The Oakland A’s have agreed to purchase land for a Las Vegas ballpark, the club said in a statement released overnight Wednesday evening, and the team’s move to Las Vegas now appears imminent.
“We realize this is a difficult day for our Oakland fans and community,” the statement read in part.
The A’s intend to pay for a new $1.5 billion, 30,000 seat ballpark with a partial dome on the land, located just north of Allegiant Stadium, where the NFL’s Raiders play. Considering governmental processes and a construction timeline, the A’s probably won’t be able to relocate for at least three years.
They have a year left after this one on their lease at the Oakland Coliseum, which opened in 1966 and has never been upgraded for baseball.
The 49-acre parcel in Las Vegas is owned by Red Rock Resorts, parent company of Station Casinos, the Las Vegas Review-Journal reported. The A’s also have rights to purchase another eight acres and build an ancillary entertainment complex.
The A’s had been trying for a number of years to build a ballpark and entertainment complex at the Howard Terminal, a shipping yard west of downtown Oakland on the waterfront. The ball club went through the process of acquiring a myriad number of permits, filing environmental reports and obtaining approval of local agencies, but did not come to terms on a deal with the Oakland City Council.
Dave Kaval, the team’s president, has often said the franchise is on dual tracks, exploring deals in both Oakland and Vegas. Oakland mayor Sheng Thao said in a statement that those negotiations are now over.
“In the last three months, we’ve made significant strides to close the deal,” Thao, who just took over in January as mayor, said. “Yet, it is clear to me the A’s have no intention of staying in Oakland and have been simply using the process to try to extract a better deal out of Las Vegas.
“I’m not interested in continuing to play that game—the fans and our residents deserve better.”

The A’s have had the worst home attendance in Major League Baseball for the last season-plus. Last year, they averaged 9,973 for 79 home games, 787,902 total. Thus far for 11 home games this season they are averaging 10,926 for a total of 120,196. In comparison, the Dodgers have already drawn 549,031 for 11 games at Dodger Stadium, an average of 49,911. Both figures lead the league.

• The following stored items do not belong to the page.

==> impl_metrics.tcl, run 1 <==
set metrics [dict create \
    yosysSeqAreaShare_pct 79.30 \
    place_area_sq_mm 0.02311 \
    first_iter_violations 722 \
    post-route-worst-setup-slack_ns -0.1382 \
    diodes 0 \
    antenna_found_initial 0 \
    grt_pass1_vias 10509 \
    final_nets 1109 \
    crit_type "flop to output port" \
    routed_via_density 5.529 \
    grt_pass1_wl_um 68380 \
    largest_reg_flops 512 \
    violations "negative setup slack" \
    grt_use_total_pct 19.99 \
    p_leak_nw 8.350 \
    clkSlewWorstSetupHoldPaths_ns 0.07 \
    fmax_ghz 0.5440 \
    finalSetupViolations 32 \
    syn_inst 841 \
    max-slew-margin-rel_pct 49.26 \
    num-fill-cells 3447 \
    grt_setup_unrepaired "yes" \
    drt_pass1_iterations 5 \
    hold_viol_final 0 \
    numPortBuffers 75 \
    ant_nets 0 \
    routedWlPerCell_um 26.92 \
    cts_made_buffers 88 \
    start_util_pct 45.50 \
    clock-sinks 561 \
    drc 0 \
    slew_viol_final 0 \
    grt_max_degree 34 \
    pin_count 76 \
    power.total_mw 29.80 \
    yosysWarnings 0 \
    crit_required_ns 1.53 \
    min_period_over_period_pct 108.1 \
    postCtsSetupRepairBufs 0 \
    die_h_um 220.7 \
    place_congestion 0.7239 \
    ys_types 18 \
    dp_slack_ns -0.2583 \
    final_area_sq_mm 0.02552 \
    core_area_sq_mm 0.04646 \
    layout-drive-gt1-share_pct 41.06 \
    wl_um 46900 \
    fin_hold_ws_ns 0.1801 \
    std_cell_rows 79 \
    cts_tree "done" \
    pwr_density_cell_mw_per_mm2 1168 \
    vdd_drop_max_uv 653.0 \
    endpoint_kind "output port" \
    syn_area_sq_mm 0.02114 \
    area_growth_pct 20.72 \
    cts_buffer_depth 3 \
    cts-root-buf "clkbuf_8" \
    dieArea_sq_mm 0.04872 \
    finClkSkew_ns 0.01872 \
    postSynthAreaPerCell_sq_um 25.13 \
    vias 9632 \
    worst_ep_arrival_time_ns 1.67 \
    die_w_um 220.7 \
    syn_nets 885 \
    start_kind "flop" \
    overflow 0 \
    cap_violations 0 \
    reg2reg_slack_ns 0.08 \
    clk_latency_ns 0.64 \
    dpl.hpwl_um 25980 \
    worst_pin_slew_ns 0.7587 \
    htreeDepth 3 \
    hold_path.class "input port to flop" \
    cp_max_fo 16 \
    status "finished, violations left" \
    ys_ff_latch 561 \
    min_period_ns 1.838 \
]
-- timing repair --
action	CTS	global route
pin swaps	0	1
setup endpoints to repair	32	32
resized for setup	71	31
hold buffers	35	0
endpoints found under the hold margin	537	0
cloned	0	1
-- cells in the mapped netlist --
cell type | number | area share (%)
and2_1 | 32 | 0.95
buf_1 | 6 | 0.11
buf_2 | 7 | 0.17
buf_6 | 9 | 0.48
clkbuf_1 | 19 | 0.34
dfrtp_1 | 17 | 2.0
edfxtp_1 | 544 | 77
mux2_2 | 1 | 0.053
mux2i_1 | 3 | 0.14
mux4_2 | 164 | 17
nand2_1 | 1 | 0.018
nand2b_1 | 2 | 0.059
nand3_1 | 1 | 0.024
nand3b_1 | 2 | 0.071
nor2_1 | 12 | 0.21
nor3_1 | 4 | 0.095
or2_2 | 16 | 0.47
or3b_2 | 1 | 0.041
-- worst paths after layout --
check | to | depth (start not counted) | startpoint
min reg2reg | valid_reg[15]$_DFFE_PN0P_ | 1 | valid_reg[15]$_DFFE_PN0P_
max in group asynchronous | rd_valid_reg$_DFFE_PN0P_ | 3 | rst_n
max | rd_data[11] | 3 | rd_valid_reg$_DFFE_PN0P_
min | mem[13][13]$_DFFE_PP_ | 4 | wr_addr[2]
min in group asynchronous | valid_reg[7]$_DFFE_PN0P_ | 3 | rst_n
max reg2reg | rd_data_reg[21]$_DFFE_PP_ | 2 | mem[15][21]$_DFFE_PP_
--- src/design/qets_cmd_if.sv ---
// ----------------------------------------------------------------------------
// qets_cmd_if: operation channel of the quad-edge topology store
// Valid/ready channel that carries one operation item.
// ----------------------------------------------------------------------------
interface qets_cmd_if;
    logic                                  valid;
    logic                                  ready;
    logic        [qets_pkg::MODE_W-1:0]    mode;
    logic        [qets_pkg::IN_EDGE_W-1:0] arc_a_edge;
    logic        [qets_pkg::CODE_W-1:0]    arc_a_code;
    logic        [qets_pkg::IN_EDGE_W-1:0] arc_b_edge;
    logic        [qets_pkg::CODE_W-1:0]    arc_b_code;
    logic        [qets_pkg::ROT_W-1:0]     rot_count;
    logic signed [qets_pkg::STEP_W-1:0]    step_count;

    modport source (
        output valid, mode, arc_a_edge, arc_a_code, arc_b_edge, arc_b_code,
               rot_count, step_count,
        input  ready
    );

    modport sink (
        input  valid, mode, arc_a_edge, arc_a_code, arc_b_edge, arc_b_code,
               rot_count, step_count,
        output ready
    );
endinterface

--- src/design/qets_rsp_if.sv ---
// ----------------------------------------------------------------------------
// qets_rsp_if: result channel of the quad-edge topology store
// Valid/ready channel that carries one resulting arc item.
// ----------------------------------------------------------------------------
interface qets_rsp_if;
    logic                             valid;
    logic                             ready;
    logic [qets_pkg::IN_EDGE_W-1:0]   result_edge;
    logic [qets_pkg::CODE_W-1:0]      result_code;

    modport source (
        output valid, result_edge, result_code,
        input  ready
    );

    modport sink (
        input  valid, result_edge, result_code,
        output ready
    );
endinterface

--- src/design/qets_arc_unit.sv ---
// ----------------------------------------------------------------------------
// qets_arc_unit: shared arc arithmetic
// Turns an arc by a rotation count and compares two arcs.
// ----------------------------------------------------------------------------
module qets_arc_unit (
    input  qets_pkg::arc_t  turn_arc,
    input  qets_pkg::code_t turn_k,
    output qets_pkg::arc_t  turned,
    input  qets_pkg::arc_t  cmp_x,
    input  qets_pkg::arc_t  cmp_y,
    output logic            same
);

    qets_pkg::code_t code_sum;

    // The code wraps modulo four; the edge part is untouched.
    assign code_sum = turn_arc[qets_pkg::CODE_W-1:0] + turn_k;
    assign turned   = qets_pkg::with_code(turn_arc, code_sum);
    assign same     = (cmp_x == cmp_y);

endmodule

--- src/design/qets_seq.sv ---
// ----------------------------------------------------------------------------
// qets_seq: operation sequencer of the quad-edge topology store
// Steps through the link reads and writes of one operation, drives the
// link memory and holds the result item in an output register.
// ----------------------------------------------------------------------------
module qets_seq (
    input  logic                    clk,
    input  logic                    rst_n,
    qets_cmd_if.sink                cmd,
    qets_rsp_if.source              rsp,
    output qets_pkg::qets_mem_req_t mem_req,
    input  qets_pkg::arc_t          rdata
);

    qets_pkg::qets_state_t state_reg, state_next;
    qets_pkg::qets_mode_t  mode_reg, mode_next;
    logic                  phase_reg, phase_next;
    logic                  neg_reg, neg_next;
    logic [qets_pkg::CNT_W-1:0] cnt_reg, cnt_next;
    qets_pkg::code_t       rot_reg, rot_next;
    qets_pkg::arc_t        a_reg, a_next;
    qets_pkg::arc_t        b_reg, b_next;
    qets_pkg::arc_t        u_reg, u_next;
    qets_pkg::arc_t        v_reg, v_next;
    qets_pkg::arc_t        ta_reg, ta_next;
    qets_pkg::arc_t        tb_reg, tb_next;
    qets_pkg::arc_t        tu_reg, tu_next;
    qets_pkg::arc_t        tv_reg, tv_next;
    qets_pkg::arc_t        res_reg, res_next;
    logic                  out_valid_reg, out_valid_next;
    qets_pkg::arc_t        out_arc_reg, out_arc_next;

    qets_pkg::arc_t        turn_arc;
    qets_pkg::code_t       turn_k;
    qets_pkg::arc_t        turned;
    logic                  same;
    logic                  accept;
    logic                  out_free;
    qets_pkg::arc_t        in_a;
    qets_pkg::arc_t        in_b;
    logic signed [qets_pkg::MAG_W-1:0] step_ext;
    logic [qets_pkg::MAG_W-1:0]        step_mag;

    qets_arc_unit u_arc (
        .turn_arc (turn_arc),
        .turn_k   (turn_k),
        .turned   (turned),
        .cmp_x    (rdata),
        .cmp_y    (a_reg),
        .same     (same)
    );

    assign cmd.ready   = (state_reg == qets_pkg::S_IDLE);
    assign accept      = cmd.valid && cmd.ready;
    assign out_free    = !out_valid_reg || rsp.ready;
    assign rsp.valid   = out_valid_reg;
    assign rsp.result_edge = qets_pkg::edge_of(out_arc_reg);
    assign rsp.result_code = out_arc_reg[qets_pkg::CODE_W-1:0];

    assign in_a     = qets_pkg::arc_of(cmd.arc_a_edge, cmd.arc_a_code);
    assign in_b     = qets_pkg::arc_of(cmd.arc_b_edge, cmd.arc_b_code);
    assign step_ext = qets_pkg::MAG_W'(cmd.step_count);
    assign step_mag = step_ext[qets_pkg::MAG_W-1] ? qets_pkg::MAG_W'(-step_ext)
                                                  : qets_pkg::MAG_W'(step_ext);

    // Operand selection for the shared arc unit.
    always_comb
    begin
        turn_arc = a_reg;
        turn_k   = qets_pkg::TURN_0;
        unique case (state_reg)
            qets_pkg::S_DS_CHK:
            begin
                turn_k = qets_pkg::TURN_1;
            end
            qets_pkg::S_DS_OP:
            begin
                turn_arc = rdata;
                turn_k   = qets_pkg::TURN_1;
            end
            qets_pkg::S_DS_NEXT:
            begin
                turn_k = qets_pkg::TURN_2;
            end
            qets_pkg::S_SP_RU:
            begin
                turn_arc = ta_reg;
                turn_k   = qets_pkg::TURN_1;
            end
            qets_pkg::S_SP_RV:
            begin
                turn_arc = tb_reg;
                turn_k   = qets_pkg::TURN_1;
            end
            qets_pkg::S_WK_INIT:
            begin
                turn_k = rot_reg;
            end
            qets_pkg::S_WK_RD:
            begin
                turn_k = neg_reg ? qets_pkg::TURN_1 : qets_pkg::TURN_0;
            end
            qets_pkg::S_WK_CAP:
            begin
                turn_arc = rdata;
                turn_k   = neg_reg ? qets_pkg::TURN_1 : qets_pkg::TURN_0;
            end
            qets_pkg::S_WK_END:
            begin
                turn_k = qets_pkg::TURN_0 - rot_reg;
            end
            default:
            begin
                turn_k = qets_pkg::TURN_0;
            end
        endcase
    end

    // Next state.
    always_comb
    begin
        state_next = state_reg;
        unique case (state_reg)
            qets_pkg::S_IDLE:
            begin
                if (accept)
                begin
                    unique case (qets_pkg::qets_mode_t'(cmd.mode))
                        qets_pkg::MODE_MAKE:    state_next = qets_pkg::S_MK0;
                        qets_pkg::MODE_SPLICE:  state_next = qets_pkg::S_SP_RA;
                        qets_pkg::MODE_DESTROY: state_next = qets_pkg::S_DS_RD;
                        qets_pkg::MODE_WALK:    state_next = qets_pkg::S_WK_INIT;
                        default:                state_next = qets_pkg::S_IDLE;
                    endcase
                end
            end
            qets_pkg::S_MK0:   state_next = qets_pkg::S_MK1;
            qets_pkg::S_MK1:   state_next = qets_pkg::S_MK2;
            qets_pkg::S_MK2:   state_next = qets_pkg::S_MK3;
            qets_pkg::S_MK3:   state_next = qets_pkg::S_FIN;
            qets_pkg::S_SP_RA: state_next = qets_pkg::S_SP_RB;
            qets_pkg::S_SP_RB: state_next = qets_pkg::S_SP_RU;
            qets_pkg::S_SP_RU: state_next = qets_pkg::S_SP_RV;
            qets_pkg::S_SP_RV: state_next = qets_pkg::S_SP_WA;
            qets_pkg::S_SP_WA: state_next = qets_pkg::S_SP_WB;
            qets_pkg::S_SP_WB: state_next = qets_pkg::S_SP_WU;
            qets_pkg::S_SP_WU: state_next = qets_pkg::S_SP_WV;
            qets_pkg::S_SP_WV:
            begin
                if (mode_reg == qets_pkg::MODE_DESTROY && !phase_reg)
                begin
                    state_next = qets_pkg::S_DS_NEXT;
                end
                else
                begin
                    state_next = qets_pkg::S_FIN;
                end
            end
            qets_pkg::S_DS_RD: state_next = qets_pkg::S_DS_CHK;
            qets_pkg::S_DS_CHK:
            begin
                if (!same)
                begin
                    state_next = qets_pkg::S_DS_OP;
                end
                else if (!phase_reg)
                begin
                    state_next = qets_pkg::S_DS_NEXT;
                end
                else
                begin
                    state_next = qets_pkg::S_FIN;
                end
            end
            qets_pkg::S_DS_OP:   state_next = qets_pkg::S_SP_RA;
            qets_pkg::S_DS_NEXT: state_next = qets_pkg::S_DS_RD;
            qets_pkg::S_WK_INIT:
            begin
                state_next = (cnt_reg == '0) ? qets_pkg::S_WK_END : qets_pkg::S_WK_RD;
            end
            qets_pkg::S_WK_RD:   state_next = qets_pkg::S_WK_CAP;
            qets_pkg::S_WK_CAP:
            begin
                state_next = (cnt_reg == qets_pkg::CNT_W'(1)) ? qets_pkg::S_WK_END
                                                              : qets_pkg::S_WK_RD;
            end
            qets_pkg::S_WK_END:  state_next = qets_pkg::S_FIN;
            qets_pkg::S_FIN:
            begin
                if (out_free)
                begin
                    state_next = qets_pkg::S_IDLE;
                end
            end
            default:             state_next = qets_pkg::S_IDLE;
        endcase
    end

    // Link memory requests.
    always_comb
    begin
        mem_req = '0;
        unique case (state_reg)
            qets_pkg::S_MK0:
            begin
                mem_req.we    = 1'b1;
                mem_req.addr  = qets_pkg::with_code(a_reg, qets_pkg::TURN_0);
                mem_req.wdata = qets_pkg::with_code(a_reg, qets_pkg::TURN_0);
            end
            qets_pkg::S_MK1:
            begin
                mem_req.we    = 1'b1;
                mem_req.addr  = qets_pkg::with_code(a_reg, qets_pkg::TURN_2);
                mem_req.wdata = qets_pkg::with_code(a_reg, qets_pkg::TURN_2);
            end
            qets_pkg::S_MK2:
            begin
                mem_req.we    = 1'b1;
                mem_req.addr  = qets_pkg::with_code(a_reg, qets_pkg::TURN_1);
                mem_req.wdata = qets_pkg::with_code(a_reg, qets_pkg::TURN_3);
            end
            qets_pkg::S_MK3:
            begin
                mem_req.we    = 1'b1;
                mem_req.addr  = qets_pkg::with_code(a_reg, qets_pkg::TURN_3);
                mem_req.wdata = qets_pkg::with_code(a_reg, qets_pkg::TURN_1);
            end
            qets_pkg::S_SP_RA, qets_pkg::S_DS_RD:
            begin
                mem_req.re   = 1'b1;
                mem_req.addr = a_reg;
            end
            qets_pkg::S_SP_RB:
            begin
                mem_req.re   = 1'b1;
                mem_req.addr = b_reg;
            end
            qets_pkg::S_SP_RU, qets_pkg::S_SP_RV, qets_pkg::S_WK_RD:
            begin
                mem_req.re   = 1'b1;
                mem_req.addr = turned;
            end
            qets_pkg::S_DS_CHK:
            begin
                mem_req.re   = !same;
                mem_req.addr = turned;
            end
            qets_pkg::S_SP_WA:
            begin
                mem_req.we    = 1'b1;
                mem_req.addr  = a_reg;
                mem_req.wdata = tb_reg;
            end
            qets_pkg::S_SP_WB:
            begin
                mem_req.we    = 1'b1;
                mem_req.addr  = b_reg;
                mem_req.wdata = ta_reg;
            end
            qets_pkg::S_SP_WU:
            begin
                mem_req.we    = 1'b1;
                mem_req.addr  = u_reg;
                mem_req.wdata = tv_reg;
            end
            qets_pkg::S_SP_WV:
            begin
                mem_req.we    = 1'b1;
                mem_req.addr  = v_reg;
                mem_req.wdata = tu_reg;
            end
            default:
            begin
                mem_req = '0;
            end
        endcase
    end

    // Datapath registers.
    always_comb
    begin
        mode_next      = mode_reg;
        phase_next     = phase_reg;
        neg_next       = neg_reg;
        cnt_next       = cnt_reg;
        rot_next       = rot_reg;
        a_next         = a_reg;
        b_next         = b_reg;
        u_next         = u_reg;
        v_next         = v_reg;
        ta_next        = ta_reg;
        tb_next        = tb_reg;
        tu_next        = tu_reg;
        tv_next        = tv_reg;
        res_next       = res_reg;
        out_valid_next = out_valid_reg && !rsp.ready;
        out_arc_next   = out_arc_reg;
        unique case (state_reg)
            qets_pkg::S_IDLE:
            begin
                if (accept)
                begin
                    mode_next  = qets_pkg::qets_mode_t'(cmd.mode);
                    phase_next = 1'b0;
                    a_next     = in_a;
                    b_next     = in_b;
                    rot_next   = cmd.rot_count;
                    neg_next   = cmd.step_count[qets_pkg::STEP_W-1];
                    cnt_next   = (step_mag > qets_pkg::MAG_W'(qets_pkg::STEP_CAP))
                               ? qets_pkg::CNT_W'(qets_pkg::STEP_CAP)
                               : qets_pkg::CNT_W'(step_mag);
                    res_next   = (qets_pkg::qets_mode_t'(cmd.mode) == qets_pkg::MODE_MAKE)
                               ? qets_pkg::with_code(in_a, qets_pkg::TURN_0) : in_a;
                end
            end
            qets_pkg::S_SP_RB: ta_next = rdata;
            qets_pkg::S_SP_RU:
            begin
                tb_next = rdata;
                u_next  = turned;
            end
            qets_pkg::S_SP_RV:
            begin
                tu_next = rdata;
                v_next  = turned;
            end
            qets_pkg::S_SP_WA: tv_next = rdata;
            qets_pkg::S_DS_OP: b_next  = turned;
            qets_pkg::S_DS_NEXT:
            begin
                a_next     = turned;
                phase_next = 1'b1;
            end
            qets_pkg::S_WK_INIT: a_next = turned;
            qets_pkg::S_WK_CAP:
            begin
                a_next   = turned;
                cnt_next = cnt_reg - qets_pkg::CNT_W'(1);
            end
            qets_pkg::S_WK_END: res_next = turned;
            qets_pkg::S_FIN:
            begin
                if (out_free)
                begin
                    out_valid_next = 1'b1;
                    out_arc_next   = res_reg;
                end
            end
            default:
            begin
                res_next = res_reg;
            end
        endcase
    end

    always_ff @(posedge clk or negedge rst_n)
    begin
        if (!rst_n)
        begin
            state_reg     <= qets_pkg::S_IDLE;
            out_valid_reg <= 1'b0;
        end
        else
        begin
            state_reg     <= state_next;
            out_valid_reg <= out_valid_next;
        end
    end

    always_ff @(posedge clk)
    begin
        mode_reg    <= mode_next;
        phase_reg   <= phase_next;
        neg_reg     <= neg_next;
        cnt_reg     <= cnt_next;
        rot_reg     <= rot_next;
        a_reg       <= a_next;
        b_reg       <= b_next;
        u_reg       <= u_next;
        v_reg       <= v_next;
        ta_reg      <= ta_next;
        tb_reg      <= tb_next;
        tu_reg      <= tu_next;
        tv_reg      <= tv_next;
        res_reg     <= res_next;
        out_arc_reg <= out_arc_next;
    end

endmodule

Sportico recently valued the A’s at $1.31 billion with 2022 gross revenues of $205 million, last in the league.
Commissioner Rob Manfred said last December at the Winter Meeting the A’s had a deadline of January 15, 2024, to make a deal. That date is tied to a clause in the new Basic Agreement, which would have effectively ended revenue sharing for the A’s had they failed to make a new ballpark decision by then.
He also said the A’s would not be assessed a relocation fee if they had to move.
“We support the A’s turning their focus on Las Vegas and look forward to them bringing finality to this process by the end of the year,” Manfred said in a statement provided to the Las Vegas Review-Journal.
With the A’s leaving, Oakland will have now lost franchises in all of the top four north American sports leagues: The NFL’s Raiders left for Los Angeles then moved to Las Vegas in 2020; the NBA’s Warriors moved to San Francisco in 2019; and the NHL Golden Seals departed for Cleveland in 1976 before ceasing operation in 1978.
MLB has not had a franchise relocate since the Expos left Montreal for Washington, D.C., in 2004 and were rechristened as the Nationals.
The A’s have had a long history of movement; the team relocated from Philadelphia to Kansas City in 1955, then to Oakland in 1968. Since then, they’ve shared the San Francisco Bay Area with the Giants, who will now have the 10th largest media market in the country all to themselves. Las Vegas is the 40th.
Since John Fisher purchased the A’s in 2005, they have sought a new ballpark in Fremont, San Jose and now the Howard Terminal. That process is now seemingly at the end.
“The process to build a new ballpark in Oakland has made little forward progress for some time,” the club’s statement said. “We recognize that this is very hard to hear.”